ポール・スミスは、英国を代表するデザイナーであり、伝統とモダンさを洗練された形で融合させる独創的な美学で知られている。デザイナーとしてのキャリアは1970年に始まり、後に妻となる女性の助けを借りて、ノッティンガムに小さな洋服店を開いたのがきっかけだった。当初はケンゾーやマーガレット・ハウエルといったブランドを扱っていたが、やがて自らデザインし、地元の職人が仕立てた服を扱うようになった。
ポール・スミスの定番といえば、細く色鮮やかなストライプ柄や、英国仕立てのエレガントなスーツに、決して奇抜になりすぎず、それでいて着こなしやすい独創的なディテールを添えたスタイルだ。英国の伝統的な仕立ての要素と、しばしば色彩豊かな遊び心あるディテールとを融合させているのが、彼のスタイルの特徴である。
ポール・スミスといえば一般的に連想される色鮮やかな細いストライプだが、これは当初からブランドの象徴だったわけではない。1990年代のコレクションで初めて登場したもので、これほど重要な存在になるとは予想されていなかった。当時スミスの下で働いていたグラフィックデザイナー、アラン・アブードとともに考案したもので、スミス自身はこの成功の理由を、そのストライプが放つ楽観的な雰囲気にあると確信している。

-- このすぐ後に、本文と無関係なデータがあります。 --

$ cat src/rtl/rv32i_pkg.sv
//######################################################################
// RV32I base integer types shared by the core and its sub-blocks
// opcode values are ir[6:2], the low 2'b11 of every instruction is
// checked by decode and otherwise dropped
//######################################################################
package rv32i_pkg;

  typedef logic [31:0] word_t;  // data or byte address
  typedef logic [4:0] reg_idx_t;
  typedef logic [2:0] funct3_t;

  typedef enum logic [4:0] {
    OpcLoad   = 5'b00000,
    OpcOpImm  = 5'b00100,
    OpcAuipc  = 5'b00101,
    OpcStore  = 5'b01000,
    OpcOp     = 5'b01100,
    OpcLui    = 5'b01101,
    OpcBranch = 5'b11000,
    OpcJalr   = 5'b11001,
    OpcJal    = 5'b11011
  } opcode_e;

  // funct3 of OP and OP_IMM
  typedef enum funct3_t {
    AluAdd  = 3'b000,
    AluSll  = 3'b001,
    AluSlt  = 3'b010,
    AluSltu = 3'b011,
    AluXor  = 3'b100,
    AluSr   = 3'b101,  // srl or sra by bit 30
    AluOr   = 3'b110,
    AluAnd  = 3'b111
  } alu_f3_e;

  // funct3 of BRANCH
  typedef enum funct3_t {
    BrEq  = 3'b000,
    BrNe  = 3'b001,
    BrLt  = 3'b100,
    BrGe  = 3'b101,
    BrLtu = 3'b110,
    BrGeu = 3'b111
  } branch_f3_e;

  typedef struct packed {
    opcode_e  opcode;
    funct3_t  funct3;
    logic     alt;      // ir[30], sub and sra
    reg_idx_t rs1;
    reg_idx_t rs2;
    reg_idx_t rd;
    word_t    imm;      // already sign extended
    logic     illegal;
  } decoded_t;

  typedef struct packed {
    reg_idx_t rd;
    word_t    data;
    word_t    pc;
  } retire_t;

endpackage

$ cat src/rtl/ramio_pkg.sv
//######################################################################
// memory port types between core and ramio
// read type: 0 no read, bit 2 sign extend, low bits 01 byte 10 half 11 word
// the load port carries a word address, not a byte address
//######################################################################
package ramio_pkg;

  typedef logic [2:0] read_type_t;
  typedef logic [1:0] write_type_t;

  localparam read_type_t ReadNone = 3'b000;
  localparam read_type_t ReadWord = 3'b111;

  localparam write_type_t WriteNone = 2'b00;
  localparam write_type_t WriteByte = 2'b01;
  localparam write_type_t WriteHalf = 2'b10;
  localparam write_type_t WriteWord = 2'b11;

  typedef struct packed {
    logic             enable;
    read_type_t       read_type;
    write_type_t      write_type;
    rv32i_pkg::word_t address;  // byte address
    rv32i_pkg::word_t data_in;  // unshifted, lane chosen by ramio
  } ram_req_t;

  typedef struct packed {
    rv32i_pkg::word_t address;  // word index
    rv32i_pkg::word_t data;
  } load_t;

endpackage

$ cat src/rtl/decode.sv
//######################################################################
// instruction field split and immediate selection, purely combinational
// FENCE, SYSTEM and any funct3 the core cannot run are flagged illegal
//######################################################################
module decode (
  input  rv32i_pkg::word_t    ir,
  output rv32i_pkg::decoded_t dec
);

  rv32i_pkg::opcode_e opcode;
  rv32i_pkg::funct3_t funct3;
  logic known;  // opcode and funct3 pair supported

  assign opcode = rv32i_pkg::opcode_e'(ir[6:2]);
  assign funct3 = ir[14:12];

  always_comb begin
    known = 1'b1;
    dec.imm = '0;
    case (opcode)
      rv32i_pkg::OpcLui, rv32i_pkg::OpcAuipc: begin
        dec.imm = {ir[31:12], 12'b0};  // U
      end
      rv32i_pkg::OpcJal: begin
        dec.imm = {{12{ir[31]}}, ir[19:12], ir[20], ir[30:21], 1'b0};  // J
      end
      rv32i_pkg::OpcJalr: begin
        dec.imm = {{21{ir[31]}}, ir[30:20]};
        known = funct3 == 3'b000;
      end
      rv32i_pkg::OpcBranch: begin
        dec.imm = {{20{ir[31]}}, ir[7], ir[30:25], ir[11:8], 1'b0};  // B
        known = funct3[2:1] != 2'b01;  // 010 and 011 unused
      end
      rv32i_pkg::OpcLoad: begin
        dec.imm = {{21{ir[31]}}, ir[30:20]};
        known = funct3[1:0] != 2'b11 && funct3[2:1] != 2'b11;  // lb lh lw lbu lhu
      end
      rv32i_pkg::OpcStore: begin
        dec.imm = {{21{ir[31]}}, ir[30:25], ir[11:7]};  // S
        known = funct3 < 3'd3;
      end
      rv32i_pkg::OpcOpImm: begin
        dec.imm = {{21{ir[31]}}, ir[30:20]};  // shamt sits in imm[4:0]
      end
      rv32i_pkg::OpcOp: begin
        known = 1'b1;  // register operands only
      end
      default: known = 1'b0;
    endcase
    dec.opcode = opcode;
    dec.funct3 = funct3;
    dec.alt = ir[30];
    dec.rs1 = ir[19:15];
    dec.rs2 = ir[24:20];
    dec.rd = ir[11:7];
    dec.illegal = !known || ir[1:0] != 2'b11;
  end

endmodule

$ cat src/rtl/execute.sv
//######################################################################
// ALU, branch compare and next pc for the instruction held in ir
// jalr clears bit 0 of its target, misaligned targets are not trapped
//######################################################################
module execute (
  input  rv32i_pkg::decoded_t dec,
  input  rv32i_pkg::word_t    pc,
  input  rv32i_pkg::word_t    rs1_data,
  input  rv32i_pkg::word_t    rs2_data,
  output rv32i_pkg::word_t    alu_result,
  output rv32i_pkg::word_t    link,
  output logic                branch_taken,
  output rv32i_pkg::word_t    next_pc,
  output rv32i_pkg::word_t    mem_address
);

  rv32i_pkg::word_t operand_b;
  rv32i_pkg::word_t alu_out;
  rv32i_pkg::word_t target;  // pc relative jump or branch
  logic [4:0] shamt;
  logic equal;
  logic signed_lt;
  logic unsigned_lt;
  logic condition;

  // branches compare rs1 with rs2 through the same path as slt
  assign operand_b = (dec.opcode == rv32i_pkg::OpcOp || dec.opcode == rv32i_pkg::OpcBranch)
                     ? rs2_data : dec.imm;
  assign shamt = operand_b[4:0];
  assign equal = rs1_data == operand_b;
  assign signed_lt = $signed(rs1_data) < $signed(operand_b);
  assign unsigned_lt = rs1_data < operand_b;

  assign target = pc + dec.imm;
  assign link = pc + 32'd4;
  assign mem_address = rs1_data + dec.imm;  // also the jalr target

  always_comb begin
    case (rv32i_pkg::alu_f3_e'(dec.funct3))
      rv32i_pkg::AluAdd: begin
        if (dec.opcode == rv32i_pkg::OpcOp && dec.alt) begin
          alu_out = rs1_data - operand_b;
        end else begin
          alu_out = rs1_data + operand_b;
        end
      end
      rv32i_pkg::AluSll:  alu_out = rs1_data << shamt;
      rv32i_pkg::AluSlt:  alu_out = {31'b0, signed_lt};
      rv32i_pkg::AluSltu: alu_out = {31'b0, unsigned_lt};
      rv32i_pkg::AluXor:  alu_out = rs1_data ^ operand_b;
      rv32i_pkg::AluSr: begin
        if (dec.alt) begin
          alu_out = $signed(rs1_data) >>> shamt;
        end else begin
          alu_out = rs1_data >> shamt;
        end
      end
      rv32i_pkg::AluOr:   alu_out = rs1_data | operand_b;
      default:            alu_out = rs1_data & operand_b;
    endcase
  end

  always_comb begin
    case (rv32i_pkg::branch_f3_e'(dec.funct3))
      rv32i_pkg::BrEq:  condition = equal;
      rv32i_pkg::BrNe:  condition = !equal;
      rv32i_pkg::BrLt:  condition = signed_lt;
      rv32i_pkg::BrGe:  condition = !signed_lt;
      rv32i_pkg::BrLtu: condition = unsigned_lt;
      rv32i_pkg::BrGeu: condition = !unsigned_lt;
      default:          condition = 1'b0;
    endcase
  end

  assign branch_taken = dec.opcode == rv32i_pkg::OpcBranch && condition;

  always_comb begin
    case (dec.opcode)
      rv32i_pkg::OpcLui:   alu_result = dec.imm;
      rv32i_pkg::OpcAuipc: alu_result = target;
      default:             alu_result = alu_out;
    endcase
  end

  always_comb begin
    if (dec.opcode == rv32i_pkg::OpcJal || branch_taken) begin
      next_pc = target;
    end else if (dec.opcode == rv32i_pkg::OpcJalr) begin
      next_pc = {mem_address[31:1], 1'b0};
    end else begin
      next_pc = link;
    end
  end

endmodule

$ cat src/rtl/writeback.sv
//######################################################################
// register write value: load data, link or ALU result
// load_word is the raw aligned RAM word, address_low picks the lane
//######################################################################
module writeback (
  input  rv32i_pkg::decoded_t dec,
  input  rv32i_pkg::word_t    alu_result,
  input  rv32i_pkg::word_t    link,
  input  rv32i_pkg::word_t    load_word,
  input  logic [1:0]          address_low,
  output rv32i_pkg::word_t    rd_data
);

  rv32i_pkg::word_t shifted;
  rv32i_pkg::word_t load_value;
  logic sign;

  assign shifted = load_word >> {address_low, 3'b000};

  always_comb begin
    case (dec.funct3[1:0])
      2'b00: begin
        sign = shifted[7] & ~dec.funct3[2];  // lbu zero extends
        load_value = {{24{sign}}, shifted[7:0]};
      end
      2'b01: begin
        sign = shifted[15] & ~dec.funct3[2];
        load_value = {{16{sign}}, shifted[15:0]};
      end
      default: begin
        sign = 1'b0;
        load_value = shifted;
      end
    endcase
  end

  always_comb begin
    case (dec.opcode)
      rv32i_pkg::OpcLoad:                    rd_data = load_value;
      rv32i_pkg::OpcJal, rv32i_pkg::OpcJalr: rd_data = link;
      default:                               rd_data = alu_result;
    endcase
  end

endmodule

$ cat src/rtl/core.sv
//######################################################################
// multi-cycle RV32I controller, one instruction in flight
// every memory request is a one-cycle pulse on ram_req.enable
// an illegal instruction sets fault and halts the core until reset
//######################################################################
module core (
  input  logic                clk,
  input  logic                rst_n,
  input  logic                start,
  output ramio_pkg::ram_req_t ram_req,
  input  rv32i_pkg::word_t    ram_data_out,
  input  logic                ram_data_ready,
  input  logic                ram_busy,
  output rv32i_pkg::reg_idx_t rs1,
  output rv32i_pkg::reg_idx_t rs2,
  input  rv32i_pkg::word_t    rs1_data,
  input  rv32i_pkg::word_t    rs2_data,
  output logic                rd_write_enable,
  output rv32i_pkg::reg_idx_t rd,
  output rv32i_pkg::word_t    rd_data,
  output logic                retire_valid,
  output rv32i_pkg::retire_t  retire,
  output logic                fault
);

  typedef enum logic [2:0] {
    Idle,
    Fetch,
    Execute,
    Store,
    Load,
    Halt
  } state_e;

  state_e state;
  rv32i_pkg::word_t pc;  // pc of the instruction in ir
  rv32i_pkg::word_t ir;
  rv32i_pkg::decoded_t dec;
  rv32i_pkg::word_t alu_result;
  rv32i_pkg::word_t link;
  rv32i_pkg::word_t next_pc;
  rv32i_pkg::word_t mem_address;
  logic writes_rd;

  function automatic ramio_pkg::ram_req_t fetch_req(rv32i_pkg::word_t address);
    fetch_req = '{
      enable: 1'b1,
      read_type: ramio_pkg::ReadWord,
      write_type: ramio_pkg::WriteNone,
      address: address,
      data_in: '0
    };
  endfunction

  decode decode_i (
    .ir,
    .dec
  );

  execute execute_i (
    .dec,
    .pc,
    .rs1_data,
    .rs2_data,
    .alu_result,
    .link,
    .branch_taken(),  // already folded into next_pc
    .next_pc,
    .mem_address
  );

  writeback writeback_i (
    .dec,
    .alu_result,
    .link,
    .load_word(ram_data_out),
    .address_low(ram_req.address[1:0]),  // address is held after the pulse
    .rd_data
  );

  assign rs1 = dec.rs1;
  assign rs2 = dec.rs2;
  assign rd = dec.rd;

  always_comb begin
    case (dec.opcode)
      rv32i_pkg::OpcLui, rv32i_pkg::OpcAuipc, rv32i_pkg::OpcJal,
      rv32i_pkg::OpcJalr, rv32i_pkg::OpcOpImm, rv32i_pkg::OpcOp: begin
        writes_rd = state == Execute && !dec.illegal;
      end
      rv32i_pkg::OpcLoad: writes_rd = state == Load && ram_data_ready;
      default:            writes_rd = 1'b0;
    endcase
  end

  assign rd_write_enable = writes_rd && rd != '0;
  assign retire_valid = rd_write_enable;
  assign retire = '{rd: rd, data: rd_data, pc: pc};

  always_ff @(posedge clk) begin
    if (state == Fetch && ram_data_ready) begin
      ir <= ram_data_out;
    end
  end

  always_ff @(posedge clk or negedge rst_n) begin
    if (!rst_n) begin
      state <= Idle;
      pc <= '0;
      ram_req <= '0;
      fault <= 1'b0;
    end else begin
      unique case (state)
        Idle: begin
          if (start) begin
            ram_req <= fetch_req(pc);  // pc is 0 out of reset
            state <= Fetch;
          end
        end
        Fetch: begin
          ram_req.enable <= 1'b0;
          if (ram_data_ready) begin
            state <= Execute;
          end
        end
        Execute: begin
          if (dec.illegal) begin
            fault <= 1'b1;  // sticky until reset
            state <= Halt;
          end else if (dec.opcode == rv32i_pkg::OpcStore) begin
            ram_req <= '{
              enable: 1'b1,
              read_type: ramio_pkg::ReadNone,
              write_type: ramio_pkg::write_type_t'(dec.funct3[1:0] + 2'd1),
              address: mem_address,
              data_in: rs2_data
            };
            state <= Store;
          end else if (dec.opcode == rv32i_pkg::OpcLoad) begin
            ram_req <= '{
              enable: 1'b1,
              read_type: ramio_pkg::read_type_t'({~dec.funct3[2], dec.funct3[1:0] + 2'd1}),
              write_type: ramio_pkg::WriteNone,
              address: mem_address,
              data_in: '0
            };
            state <= Load;
          end else begin
            pc <= next_pc;
            ram_req <= fetch_req(next_pc);
            state <= Fetch;
          end
        end
        Store: begin
          ram_req.enable <= 1'b0;
          // busy means the write landed, it is low again when the fetch is seen
          if (!ram_req.enable && ram_busy) begin
            pc <= next_pc;
            ram_req <= fetch_req(next_pc);
            state <= Fetch;
          end
        end
        Load: begin
          ram_req.enable <= 1'b0;
          if (ram_data_ready) begin  // rd written this cycle
            pc <= next_pc;
            ram_req <= fetch_req(next_pc);
            state <= Fetch;
          end
        end
        Halt: begin
          ram_req.enable <= 1'b0;
        end
        default: begin
          fault <= 1'b1;
          state <= Halt;
        end
      endcase
    end
  end

endmodule

$ cat config.mk
export PLATFORM = sky130hd
export DESIGN_NAME = core
export DESIGN_NICKNAME = d
export VERILOG_FILES = /design/src/rtl/rv32i_pkg.sv /design/src/rtl/ramio_pkg.sv /design/src/rtl/decode.sv /design/src/rtl/execute.sv /design/src/rtl/writeback.sv /design/src/rtl/core.sv
export SDC_FILE = /design/constraint.sdc
export NUM_CORES = 1
export LEC_CHECK = 0
export ABC_CLOCK_PERIOD_IN_PS = 8400
export BUFFER_PORTS_ARGS = -buffer_cell sky130_fd_sc_hd__buf_2
export CORE_MARGIN = 5
export CORE_UTILIZATION = 45
export CTS_CLUSTER_DIAMETER = 150
export DETAILED_ROUTE_END_ITERATION = 16
export PLACE_DENSITY = 0.64
export SETUP_SLACK_MARGIN = 0.05
export SYNTH_ARGS = -nofsm -noshare
export SYNTH_HDL_FRONTEND = slang
export SYNTH_HIERARCHICAL = 1
export SYNTH_SLANG_ARGS = --single-unit
export TNS_END_PERCENT = 100
$ cat constraint.sdc
create_clock -name clk -period 8.4 [get_ports clk]
set_input_delay 0.84 -clock clk [delete_from_list [all_inputs] [get_ports clk]]
set_output_delay 0.84 -clock clk [all_outputs]
set_load 0.05 [all_outputs]
Word level (Yosys, flattened, before mapping)
Index checks and enable logic that the tools add are counted.
{"block": "word_totals", "input_bits": 101, "output_inout_bits": 189, "register_bits": 138}
{"block": "op_classes", "shift": 4, "reduce_logical": 37, "n_lt_le_gt_ge": 3, "eq_ne": 34, "mux": 37, "add_sub_neg": 6, "bitwise_logic": 8}
{"operator": "2-to-1 mux 32 bit", "count": 10}
{"operator": "2-to-1 mux 70 bit", "count": 4}
{"operator": "one-hot mux 69 bit (4 select lines)", "count": 1}
{"operator": "one-hot mux 32 bit (7 select lines)", "count": 1}
{"operator": "one-hot mux 32 bit (2 select lines)", "count": 3}
{"operator": "one-hot mux 32 bit (5 select lines)", "count": 1}
{"operator": "2-to-1 mux 69 bit", "count": 2}
{"operator": "adder 32 bit", "count": 3}
{"operator": "one-hot mux 32 bit (3 select lines)", "count": 1}
{"operator": "< comparator 32 bit", "count": 2}
{"operator": "right shift 32 x 5 -> 32 bit", "count": 2}
{"operator": "adder 32 x 3 -> 32 bit, second input constant", "count": 1}
{"operator": "AND 32 bit", "count": 1}
{"operator": "equality test 32 bit", "count": 1}
{"operator": "OR 32 bit", "count": 1}
{"operator": "left shift 32 x 5 -> 32 bit", "count": 1}
{"operator": ">>> shifter 32 x 5 -> 32 bit", "count": 1}
{"operator": "subtractor 32 bit", "count": 1}
{"operator": "bitwise XOR 32 bit", "count": 1}
{"operator": "!= test 2 bit, second input constant", "count": 11}
{"operator": "2-to-1 mux 3 bit", "count": 7}
{"operator": "equality test 3 bit, second input constant", "count": 6}
{"operator": "one-hot mux 3 bit (6 select lines)", "count": 1}
{"operator": "equality test 5 x 4 -> 1 bit, second input constant", "count": 3}
{"operator": "other kinds (31)", "count": 63}

Logic depth before layout (Yosys ltp)
{"block": "logic_depth", "depth_word": 14, "mapped_depth": 28}

Modules after synthesis
The synthesis kept the hierarchy.
{"mod": "execute", "area_each_um2": 14013.4, "cells_per_inst": 2144, "instances": 1}
{"mod": "core", "area_each_um2": 6700.2, "cells_per_inst": 581, "instances": 1}
{"mod": "writeback", "area_each_um2": 1134.8, "cells_per_inst": 171, "instances": 1}
{"mod": "decode", "area_each_um2": 708.2, "cells_per_inst": 117, "instances": 1}

Worst setup path before layout
No wires, ideal clock.
{"block": "synth_path", "path_kind": "flip-flop to output port", "startpoint": "reg ir[4]", "endpoint": "out retire[63] in the netlist's numbering", "arrival_time_ps": 6858, "path_stages_with_launch": 26, "path_slack_ps": 702, "required_time_ps": 7560, "cell_sequence": "edfxtp_1 clkbuf_1 nand2b_1 nor3_1 a22o_1 o21ai_0 and2_1 buf_2 inv_2 buf_1 clkbuf_1 ha_1 a211oi_1 o21ai_0 o211a_1 a221oi_1 o21ai_1 a211oi_1 o211ai_1 o41ai_1 mux2i_1 a211oi_1 a2111o_1 a32oi_1 nand3_1 buf_4"}
{"element": "start: declaration", "line": "core.sv:37", "rtl": "rv32i_pkg::word_t ir;"}
{"element": "start signal: assignment", "line": "core.sv:102", "rtl": "ir <= ram_data_out;"}
{"element": "end: declaration", "line": "core.sv:22", "rtl": "output rv32i_pkg::retire_t retire,"}

Final worst setup path
{"block": "layout_path", "startpoint": "reg ir[5]", "endpoint": "out rd_data[0]"}
{"block": "layout_via", "elab_chain_cells": 9, "elab_cells_between_ends": 32}
{"element": "equality test 5 bit, or another cell as far along", "line": "decode.sv:20", "rtl": "case (opcode)"}
{"element": "OR reduction 3 bit (no source line) or OR reduction 2 bit (tied branches)"}
{"element": "one-hot mux 32 bit (5 select lines)", "line": "decode.sv:20"}
{"element": "2-to-1 mux 32 bit", "line": "execute.sv:28", "rtl": "? rs2_data : dec.imm;"}
{"element": "adder 32 bit, or another cell as far along", "line": "execute.sv:44", "rtl": "alu_out = rs1_data + operand_b;"}
{"element": "2-to-1 mux 32 bit, on equally long branches", "line": "execute.sv:41, execute.sv:52"}
{"element": "one-hot mux 32 bit (7 select lines)", "line": "execute.sv:39", "rtl": "case (rv32i_pkg::alu_f3_e'(dec.funct3))"}
{"element": "one-hot mux 32 bit (2 select lines) *", "line": "execute.sv:78", "rtl": "case (dec.opcode)"}
{"element": "named net alu_result[0]", "line": "core.sv:39", "rtl": "rv32i_pkg::word_t alu_result;"}
{"element": "one-hot mux 32 bit (2 select lines) *", "line": "writeback.sv:38", "rtl": "case (dec.opcode)"}
{"element": "end: declaration", "line": "core.sv:20", "rtl": "output rv32i_pkg::word_t rd_data,"}
Mark *: on every way through the listed nets, which the timed path passes. The rest lies on a longest branch.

デザイナーは自身のファッション哲学を常に「Classic with a twist」、すなわち「ひねりを加えたクラシック」という言葉で表現してきた。奇抜なスタイルとキッチュな小物への情熱を持ちながらも、スミスがデザインするのはシンプルで親しみやすい服だ。この「ひねり」とは、色鮮やかな裏地であったり、独創的な柄であったり、伝統的なツイード素材への意外なアレンジであったりする。長年の間にこうしたひねりそのものが一つの定番となり、スミスがキャリアを始めた当時、それらがどれほど斬新に映ったかを今となっては想像しにくいほどだ。
また、ポール・スミスは今や大流行している白いスニーカーの先駆者でもある。イタリアで生産されていることから、イタリア語の名前を冠した2つのモデル、バッソ(Basso)とアルト(Alto)を展開している。スミス自身もこれらを頻繁に愛用している。
ポール・スミスのデザインには、常に際立った英国流のユーモアが息づいている。奇抜でありながら軽薄ではなく、突飛でありながら愚かではないその感性は、英国元首相のトニー・ブレアから、デヴィッド・ボウイのようなロックスターまで、あらゆる人々を魅了してきた。それは、古典的な「英国流」の厳格さを、決して派手すぎることのない独自のディテールによるフランス的な「シャルム」で和らげた、唯一無二のスタイルによるものだ。オートクチュールとフォーマルウェアの両方に通じながらも、そのどちらにも属さない絶妙な立ち位置を確立し、ポール・スミスは常に独自の道を歩むことに誇りを持ち続けてきた。